Task directions = With the first line below as the start and the line containing "64-bit bitwise AND: 1" as the end, copy every line between them exactly, ends included.

[Input material]

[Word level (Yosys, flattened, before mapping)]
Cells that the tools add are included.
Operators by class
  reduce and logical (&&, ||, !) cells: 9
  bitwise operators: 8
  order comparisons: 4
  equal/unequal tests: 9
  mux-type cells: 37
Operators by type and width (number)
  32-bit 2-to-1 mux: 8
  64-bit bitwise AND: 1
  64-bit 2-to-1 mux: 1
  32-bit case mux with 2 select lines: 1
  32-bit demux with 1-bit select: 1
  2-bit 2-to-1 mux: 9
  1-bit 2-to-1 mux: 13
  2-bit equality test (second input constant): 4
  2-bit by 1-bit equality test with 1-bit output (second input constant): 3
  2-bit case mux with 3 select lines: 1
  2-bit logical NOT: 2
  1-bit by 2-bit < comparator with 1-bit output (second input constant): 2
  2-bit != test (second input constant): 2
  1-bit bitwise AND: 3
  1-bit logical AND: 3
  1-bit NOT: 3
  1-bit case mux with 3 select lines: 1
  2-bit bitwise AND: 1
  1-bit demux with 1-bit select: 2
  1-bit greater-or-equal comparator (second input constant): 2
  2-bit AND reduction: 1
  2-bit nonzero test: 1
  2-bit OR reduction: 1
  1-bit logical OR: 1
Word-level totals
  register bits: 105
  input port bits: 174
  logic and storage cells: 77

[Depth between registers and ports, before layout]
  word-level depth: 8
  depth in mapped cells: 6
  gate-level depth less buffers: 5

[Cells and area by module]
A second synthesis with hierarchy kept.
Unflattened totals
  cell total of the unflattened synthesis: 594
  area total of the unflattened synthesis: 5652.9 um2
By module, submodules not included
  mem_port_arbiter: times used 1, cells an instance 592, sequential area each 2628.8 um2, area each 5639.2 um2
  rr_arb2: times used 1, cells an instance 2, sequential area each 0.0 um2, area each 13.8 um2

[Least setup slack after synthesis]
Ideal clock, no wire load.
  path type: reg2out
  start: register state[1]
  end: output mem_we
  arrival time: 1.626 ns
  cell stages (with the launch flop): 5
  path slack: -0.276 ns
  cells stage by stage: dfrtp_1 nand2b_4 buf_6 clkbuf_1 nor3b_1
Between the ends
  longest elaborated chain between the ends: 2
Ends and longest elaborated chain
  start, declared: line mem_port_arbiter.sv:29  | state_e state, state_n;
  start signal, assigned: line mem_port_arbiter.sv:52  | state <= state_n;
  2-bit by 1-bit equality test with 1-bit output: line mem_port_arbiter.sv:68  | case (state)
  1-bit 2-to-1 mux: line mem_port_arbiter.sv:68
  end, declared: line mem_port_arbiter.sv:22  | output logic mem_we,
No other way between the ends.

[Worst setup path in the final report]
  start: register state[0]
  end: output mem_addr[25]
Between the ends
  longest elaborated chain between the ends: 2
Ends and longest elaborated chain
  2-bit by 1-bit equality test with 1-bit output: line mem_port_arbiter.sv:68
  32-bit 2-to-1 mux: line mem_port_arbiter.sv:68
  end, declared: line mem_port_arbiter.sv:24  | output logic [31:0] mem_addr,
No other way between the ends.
## src/rtl/divider_ctrl_if.sv

```systemverilog
// Handshake, configuration and status bundle for divider_ctrl.
// The slave modport is the controller's view; the master modport is the requester's.
interface divider_ctrl_if #(
    parameter int unsigned CNT_W = 8
);
    logic             enable;
    logic             cfg_valid;
    logic [CNT_W-1:0] cfg_period;
    logic [CNT_W-1:0] cfg_on_time;
    logic             cfg_ready;
    logic             cfg_err;
    logic             div_out;
    logic             period_tick;
    logic             busy;

    modport master (
        output enable, cfg_valid, cfg_period, cfg_on_time,
        input  cfg_ready, cfg_err, div_out, period_tick, busy
    );

    modport slave (
        input  enable, cfg_valid, cfg_period, cfg_on_time,
        output cfg_ready, cfg_err, div_out, period_tick, busy
    );
endinterface

```

## src/rtl/divider_ctrl.sv

```systemverilog
// Programmable clock divider with a one-deep configuration buffer.
// Updates that arrive while running take effect only at a period wrap, so periods never mix.
module divider_ctrl #(
    parameter int unsigned CNT_W      = 8,
    parameter int unsigned DEF_PERIOD = 6,
    parameter int unsigned DEF_ON     = 3
) (
    input logic           clk,
    input logic           reset,
    divider_ctrl_if.slave bus
);
    typedef enum logic [1:0] {IDLE, RUN, STOPPING} state_t;

    localparam logic [CNT_W-1:0] RST_PERIOD = CNT_W'(DEF_PERIOD);
    localparam logic [CNT_W-1:0] RST_ON     = CNT_W'(DEF_ON);

    state_t           state, state_nx;
    logic [CNT_W-1:0] cnt, cnt_nx;
    logic [CNT_W-1:0] act_period, act_period_nx;
    logic [CNT_W-1:0] act_on, act_on_nx;
    logic [CNT_W-1:0] pend_period, pend_period_nx;
    logic [CNT_W-1:0] pend_on, pend_on_nx;
    logic             pend_valid, pend_valid_nx;
    logic             div_q;
    logic             err_q;
    logic             running;
    logic             wrap;
    logic             hs;
    logic             cfg_ok;

    assign running = (state != IDLE);
    assign wrap    = running && (cnt == act_period - CNT_W'(1));
    assign hs      = bus.cfg_valid && !pend_valid;
    assign cfg_ok  = (bus.cfg_period >= CNT_W'(2)) &&
                     (bus.cfg_on_time != '0) &&
                     (bus.cfg_on_time < bus.cfg_period);

    always_comb begin
        state_nx = state;
        cnt_nx   = '0;
        unique case (state)
            IDLE: begin
                if (bus.enable) state_nx = RUN;
            end
            RUN, STOPPING: begin
                if (wrap) begin
                    state_nx = bus.enable ? RUN : IDLE;
                end else begin
                    cnt_nx   = cnt + CNT_W'(1);
                    state_nx = bus.enable ? RUN : STOPPING;
                end
            end
            default: state_nx = IDLE;
        endcase
    end

    // A pending slot left over when the divider returns to IDLE is applied immediately.
    always_comb begin
        act_period_nx  = act_period;
        act_on_nx      = act_on;
        pend_period_nx = pend_period;
        pend_on_nx     = pend_on;
        pend_valid_nx  = pend_valid;
        if (pend_valid && (wrap || !running)) begin
            act_period_nx = pend_period;
            act_on_nx     = pend_on;
            pend_valid_nx = 1'b0;
        end
        if (hs && cfg_ok) begin
            if (running) begin
                pend_period_nx = bus.cfg_period;
                pend_on_nx     = bus.cfg_on_time;
                pend_valid_nx  = 1'b1;
            end else begin
                act_period_nx = bus.cfg_period;
                act_on_nx     = bus.cfg_on_time;
            end
        end
    end

    always_ff @(posedge clk or negedge reset) begin
        if (!reset) begin
            state       <= IDLE;
            cnt         <= '0;
            act_period  <= RST_PERIOD;
            act_on      <= RST_ON;
            pend_period <= '0;
            pend_on     <= '0;
            pend_valid  <= 1'b0;
            div_q       <= 1'b0;
            err_q       <= 1'b0;
        end else begin
            state       <= state_nx;
            cnt         <= cnt_nx;
            act_period  <= act_period_nx;
            act_on      <= act_on_nx;
            pend_period <= pend_period_nx;
            pend_on     <= pend_on_nx;
            pend_valid  <= pend_valid_nx;
            // Registered from next-state values so div_out lines up with cnt.
            div_q       <= (state_nx != IDLE) && (cnt_nx < act_on_nx);
            err_q       <= hs && !cfg_ok;
        end
    end

    assign bus.div_out     = div_q;
    assign bus.period_tick = wrap;
    assign bus.busy        = running;
    assign bus.cfg_ready   = !pend_valid;
    assign bus.cfg_err     = err_q;
endmodule

```

## src/flat_wrapper.sv

```systemverilog
// flat-port wrapper written by rule: the top's interface ports become plain ports
module divider_ctrl_flat 
#(
    parameter int unsigned CNT_W      = 8,
    parameter int unsigned DEF_PERIOD = 6,
    parameter int unsigned DEF_ON     = 3
)
  (clk, reset, bus_enable, bus_cfg_valid, bus_cfg_period, bus_cfg_on_time, bus_cfg_ready, bus_cfg_err, bus_div_out, bus_period_tick, bus_busy);
  divider_ctrl_if #(.CNT_W(CNT_W)) bus_i ();
  input logic clk;
  input logic reset;
  input wire logic [$bits(bus_i.enable)-1:0] bus_enable;
  input wire logic [$bits(bus_i.cfg_valid)-1:0] bus_cfg_valid;
  input wire logic [$bits(bus_i.cfg_period)-1:0] bus_cfg_period;
  input wire logic [$bits(bus_i.cfg_on_time)-1:0] bus_cfg_on_time;
  output wire logic [$bits(bus_i.cfg_ready)-1:0] bus_cfg_ready;
  output wire logic [$bits(bus_i.cfg_err)-1:0] bus_cfg_err;
  output wire logic [$bits(bus_i.div_out)-1:0] bus_div_out;
  output wire logic [$bits(bus_i.period_tick)-1:0] bus_period_tick;
  output wire logic [$bits(bus_i.busy)-1:0] bus_busy;
  assign bus_i.enable = bus_enable;
  assign bus_i.cfg_valid = bus_cfg_valid;
  assign bus_i.cfg_period = bus_cfg_period;
  assign bus_i.cfg_on_time = bus_cfg_on_time;
  assign bus_cfg_ready = bus_i.cfg_ready;
  assign bus_cfg_err = bus_i.cfg_err;
  assign bus_div_out = bus_i.div_out;
  assign bus_period_tick = bus_i.period_tick;
  assign bus_busy = bus_i.busy;
  divider_ctrl #(.CNT_W(CNT_W), .DEF_PERIOD(DEF_PERIOD), .DEF_ON(DEF_ON)) u_core (.clk(clk), .reset(reset), .bus(bus_i));
endmodule
```

## config.mk

```make
export PLATFORM = sky130hd
export DESIGN_NAME = divider_ctrl_flat
export DESIGN_NICKNAME = d
export VERILOG_FILES = /design/src/rtl/divider_ctrl_if.sv /design/src/rtl/divider_ctrl.sv /design/src/flat_wrapper.sv
export SDC_FILE = /design/constraint.sdc
export NUM_CORES = 1
export LEC_CHECK = 0
export ABC_AREA = 0
export CAP_MARGIN = 5
export CORE_MARGIN = 2
export CORE_UTILIZATION = 60
export DETAILED_ROUTE_END_ITERATION = 6
export PLACE_DENSITY = 0.9
export SLEW_MARGIN = 20
export SYNTH_ARGS = -nofsm -noshare
export SYNTH_HDL_FRONTEND = slang
export SYNTH_SLANG_ARGS = --single-unit
```

## constraint.sdc

```tcl
create_clock -name clk -period 5.5 [get_ports clk]
set_clock_uncertainty 0.05 [all_clocks]
set_input_delay 0.55 -clock clk [delete_from_list [all_inputs] [get_ports clk]]
set_output_delay 0.55 -clock clk [all_outputs]
set_load 0.02 [all_outputs]
```
--- src/rtl/tick_bcd_timer.sv ---
// BCD MM:SS timer advanced by rising edges of a divided clock sampled as data.
// Run/pause/clear FSM, alarm compare, and wrap or saturate-to-DONE at 59:59.
module tick_bcd_timer #(
    parameter int unsigned SYNC_STAGES = 2,
    parameter bit          WRAP        = 1'b1
) (
    input  logic        I_CLK,
    input  logic        rst,
    input  logic        I_DIV_CLK,
    input  logic        I_START,
    input  logic        I_STOP,
    input  logic        I_CLEAR,
    input  logic        I_ALARM_EN,
    input  logic [15:0] I_ALARM_VAL,
    output logic [15:0] O_TIME,
    output logic        O_TICK,
    output logic        O_ALARM,
    output logic        O_WRAP,
    output logic        O_DONE,
    output logic        O_RUNNING
);

    typedef enum logic [1:0] {
        ST_IDLE,
        ST_RUN,
        ST_PAUSE,
        ST_DONE
    } state_t;

    state_t                 state_q, state_d;
    logic [SYNC_STAGES-1:0] sync_q;
    logic                   prev_q;
    logic                   tick;
    logic [15:0]            time_q, time_d;
    logic [15:0]            inc_time;
    logic                   at_max;
    logic                   tick_q, tick_d;
    logic                   alarm_q, alarm_d;
    logic                   wrap_q, wrap_d;

    always_ff @(posedge I_CLK or negedge rst) begin
        if (!rst) begin
            sync_q <= '0;
            prev_q <= 1'b0;
        end else begin
            sync_q <= {sync_q[SYNC_STAGES-2:0], I_DIV_CLK};
            prev_q <= sync_q[SYNC_STAGES-1];
        end
    end

    assign tick   = sync_q[SYNC_STAGES-1] & ~prev_q;
    assign at_max = (time_q == 16'h5959);

    // Ripple-carry BCD increment: S1 0-9, S10 0-5, M1 0-9, M10 0-5.
    always_comb begin
        inc_time = time_q;
        if (time_q[3:0] == 4'd9) begin
            inc_time[3:0] = 4'd0;
            if (time_q[7:4] == 4'd5) begin
                inc_time[7:4] = 4'd0;
                if (time_q[11:8] == 4'd9) begin
                    inc_time[11:8] = 4'd0;
                    if (time_q[15:12] == 4'd5) begin
                        inc_time[15:12] = 4'd0;
                    end else begin
                        inc_time[15:12] = time_q[15:12] + 4'd1;
                    end
                end else begin
                    inc_time[11:8] = time_q[11:8] + 4'd1;
                end
            end else begin
                inc_time[7:4] = time_q[7:4] + 4'd1;
            end
        end else begin
            inc_time[3:0] = time_q[3:0] + 4'd1;
        end
    end

    always_comb begin
        state_d = state_q;
        time_d  = time_q;
        tick_d  = 1'b0;
        alarm_d = 1'b0;
        wrap_d  = 1'b0;
        if (I_CLEAR) begin
            state_d = ST_IDLE;
            time_d  = '0;
        end else begin
            unique case (state_q)
                ST_IDLE: begin
                    if (I_START) state_d = ST_RUN;
                end
                ST_RUN: begin
                    if (I_STOP) begin
                        state_d = ST_PAUSE;
                    end else if (tick) begin
                        if (at_max && !WRAP) begin
                            state_d = ST_DONE;
                        end else begin
                            time_d  = inc_time;
                            tick_d  = 1'b1;
                            alarm_d = I_ALARM_EN && (inc_time == I_ALARM_VAL);
                            wrap_d  = at_max;
                        end
                    end
                end
                ST_PAUSE: begin
                    if (I_START) state_d = ST_RUN;
                end
                ST_DONE: begin
                    state_d = ST_DONE;
                end
                default: state_d = ST_IDLE;
            endcase
        end
    end

    always_ff @(posedge I_CLK or negedge rst) begin
        if (!rst) begin
            state_q <= ST_IDLE;
            time_q  <= '0;
            tick_q  <= 1'b0;
            alarm_q <= 1'b0;
            wrap_q  <= 1'b0;
        end else begin
            state_q <= state_d;
            time_q  <= time_d;
            tick_q  <= tick_d;
            alarm_q <= alarm_d;
            wrap_q  <= wrap_d;
        end
    end

    assign O_TIME    = time_q;
    assign O_TICK    = tick_q;
    assign O_ALARM   = alarm_q;
    assign O_WRAP    = wrap_q;
    assign O_DONE    = (state_q == ST_DONE);
    assign O_RUNNING = (state_q == ST_RUN);

endmodule
--- config.mk ---
export PLATFORM = sky130hd
export DESIGN_NAME = tick_bcd_timer
export DESIGN_NICKNAME = d
export VERILOG_FILES = /design/src/rtl/tick_bcd_timer.sv
export SDC_FILE = /design/constraint.sdc
export NUM_CORES = 1
export LEC_CHECK = 0
export ABC_AREA = 1
export CORE_MARGIN = 4
export CORE_UTILIZATION = 35
export CTS_BUF_LIST = sky130_fd_sc_hd__clkbuf_2
export CTS_CLUSTER_DIAMETER = 120
export DETAILED_ROUTE_END_ITERATION = 12
export SLEW_MARGIN = 20
export SYNTH_ARGS = -nofsm -noshare
export SYNTH_HDL_FRONTEND = slang
export SYNTH_SLANG_ARGS = --single-unit
--- constraint.sdc ---
create_clock -name I_CLK -period 1.5 [get_ports I_CLK]
set_input_delay 0.15 -clock I_CLK [delete_from_list [all_inputs] [get_ports I_CLK]]
set_output_delay 0.15 -clock I_CLK [all_outputs]
set_load 0.02 [all_outputs]
==> reports/metrics.csv <==
metric,value,unit
status,"complete, but fails checks",
violations,setup timing,
path_delay_family,simple AND/OR/NAND/NOR gates,
drcViolationCount,0,
n_fill_cell,392,
worstPathMaxFanout,6,
initial_core_util,36.1,%
routed_via_density,4.89,
grt_antenna_before_repair,0,
cts_hold_buf,0,
wl_met2,2990,µm
hold_viol,0,
cts_buffer_depth,2,
cp-startpoint,O_TIME[1]$_DFFE_PN0P_,
fin_crit_sh,119,%
overflow,0,
final_cells,439,
synthesis.nets,282,
fmax,560,MHz
layout_common_cells,"buf_4, nand2_1, inv_1",
cap_violations,0,
end_kind,flip-flop,
nNetsFinal,404,
netlist_area,1700,µm²
worst_pin_slew,0.330,ns
leakagePower,1.59,nW
design_area,3080,µm²
path_clk_slew,0.26,ns
top_layer_used,met4,
required,1.82,ns
fin_ws,-0.286,ns
avgSynthCellArea,6.78,µm²
dp_slack,-0.291,ns
crit_arrival,2.11,ns
holdCritPathClass,in -> async,
dpl_cell_area,2660,µm²
criticalPathCategory,reg -> reg,
synth.distinct_cells,24,
yosysWarnings,0,
synth_edf_count,0,
path_buf_inv,2,
h-tree-depth,1,
placed_cells,412,
ios,44,
ir_drop,0.330,mV
ff2ff_setup_slack,-0.29,ns
skew,0.00571,ns
ys_async_sr_fraction,100,%
gp_congestion,0.818,
drive_above_1_share,39.0,%
cts.sinks,24,
vias,2146,
grt_pass1_wl,9580,µm
rsz0062_at_grt,true,
drt-total-wl,5730,µm
grt_usage,19.3,%
r2r_end,O_ALARM$_DFF_PN0_,
r2r_start,O_TIME[1]$_DFFE_PN0P_,
io_buffer_count,43,
worstSkewPairLatency,0.36,ns
crit_chain,inv_2 > ha_4 > nand2_4 > nor2_4 > nand2_4 > buf_8 > nand3_4 > nand2_2 > nand2_1 > nand3_1 > nor2_1 > nand2_1 > nor2_1,
synthCells,251,
timing.slew.headroom,78.0,%
die_x,77.8,µm
worst-path-stages,13,
firstDrtPassIters,6,
wl_met1,2460,µm
cts_buffers,3,
grt_pass1_vias,2188,
finalSetupViolCount,12,
die_h,77.8,µm
final_common_cell,buf_4,
die-area,6050,µm²
startpoint_type,flip-flop,
seq_area_frac_synth,35.3,%
fin_crit,1.79,ns
area_delta_synth_final,80.9,%
wl_met3,199,µm
design.core.area,4720,µm²
root_buffer,clkbuf_2,
cts_tree,done,
rows,25,
power.total,1.32,mW
crit_end,O_ALARM$_DFF_PN0_,
drt_iter0_drc,86,
powerDensity,430,nW/µm²
reg2reg_depth,13,
antenna_cells,0,
drv_slew,0,
hpwlAfterDp,3990,µm
hold_ws,0.0934,ns
synth_flop_cell,dfrtp_1,
ant_nets,0,
routedWlPerCell,13.1,µm
crit_path_top_delay_cell,dfrtp_2,
grt_max_degree,25,
synth-seq-cells,24,
slowest_delay,0.48,ns
[per-layer routing]
metal | track usage (%) | vias up
li1 | - | 1072
met1 | 24.3 | 1006
met2 | 33.3 | 58
met3 | 2.78 | 10
met4 | 6.94 | 0
met5 | 0 | -
[what timing repair did]
item,4_1_cts,5_1_grt
endpoints found under the setup margin,33,23
setup buffers,20,4
cloned,1,0
gates resized for setup,52,46
pin swaps,12,20
[Yosys cell counts, types with 2 or more instances]
library cell / n / area (µm²)
nor2_1: 17 / 63.8
nand3_1: 36 / 180
dfrtp_1: 24 / 601
nor2_4: 2 / 22.5
nand2_1: 77 / 289
nand4_1: 7 / 43.8
ha_1: 8 / 100
inv_1: 37 / 139
nor2_2: 3 / 18.8
o21ai_1: 4 / 20.0
o22ai_1: 11 / 68.8
o21ai_0: 9 / 45.0
nand3b_1: 5 / 37.5
[per-stage QoR]
stage               utilization [%]  setup TNS (ns)
finish                         65.2           -1.12
global route                   65.2           -1.91
CTS                            61.7          -0.385
detailed placement             56.4           -1.41
global placement               56.4           -1.07
floorplan                         -          -0.375
[flip-flops by register name, summed over array words and instances, names as in the netlist]
signal,flops
state_q,2
O_TICK,1
O_TIME,16
O_ALARM,1
sync_q,2
prev_q,1
O_WRAP,1
[worst min-delay path by stage]
stage               slack, ns                 from                      to
CTS                      0.08                  rst  state_q[0]$_DFFE_PN0P_
detailed placement       0.34  sync_q[0]$_DFF_PN0_     sync_q[1]$_DFF_PN0_
global placement         0.34  sync_q[0]$_DFF_PN0_     sync_q[1]$_DFF_PN0_
floorplan               -0.15                  rst       O_ALARM$_DFF_PN0_
global route             0.08                  rst  state_q[0]$_DFFE_PN0P_
finish                   0.09                  rst  state_q[0]$_DFFE_PN0P_
[kinds of logic (layout without fill, tap and decap cells)]
logic type | count (synthesis) | after routing | synth area share (%)
DFF | 24 | 24 | 35.3
and+or+nand+nor | 151 | 152 | 40.5
adders and majority gates | 8 | 8 | 5.88
buffers and inverters | 41 | 161 | 9.26
AOI/OAI and AO/OA | 27 | 27 | 9.11
[where the power goes]
part	switching [mW]	total [mW]	internal, mW
Clock	0.223	0.453	0.229
Combinational	0.0989	0.206	0.107
Sequential	0.00536	0.665	0.660
Total	0.328	1.32	0.995
[worst reg2reg max path, stage by stage (launching register included)]
cell and delay (ns):
dfrtp_2 0.48, inv_2 0.09, ha_4 0.17, nand2_4 0.06, nor2_4 0.17, nand2_4 0.12, buf_8 0.16, nand3_4 0.07
nand2_2 0.04, nand2_1 0.07, nand3_1 0.07, nor2_1 0.11, nand2_1 0.06, nor2_1 0.09
[final cells by class]
type | count | area [µm²] | share of cell area, %
multi-input combinational | 187 | 1180 | 38.3
clock inverter | 1 | 30.0 | 0.975
inverter | 38 | 146 | 4.75
sequential | 24 | 604 | 19.6
timing repair buffer | 119 | 1020 | 33.2
tap | 67 | 83.8 | 2.72
clock buffer | 3 | 15.0 | 0.487
(Power assumes the default switching activity.)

[/Input material]

Reply =
[Word level (Yosys, flattened, before mapping)]
Cells that the tools add are included.
Operators by class
  reduce and logical (&&, ||, !) cells: 9
  bitwise operators: 8
  order comparisons: 4
  equal/unequal tests: 9
  mux-type cells: 37
Operators by type and width (number)
  32-bit 2-to-1 mux: 8
  64-bit bitwise AND: 1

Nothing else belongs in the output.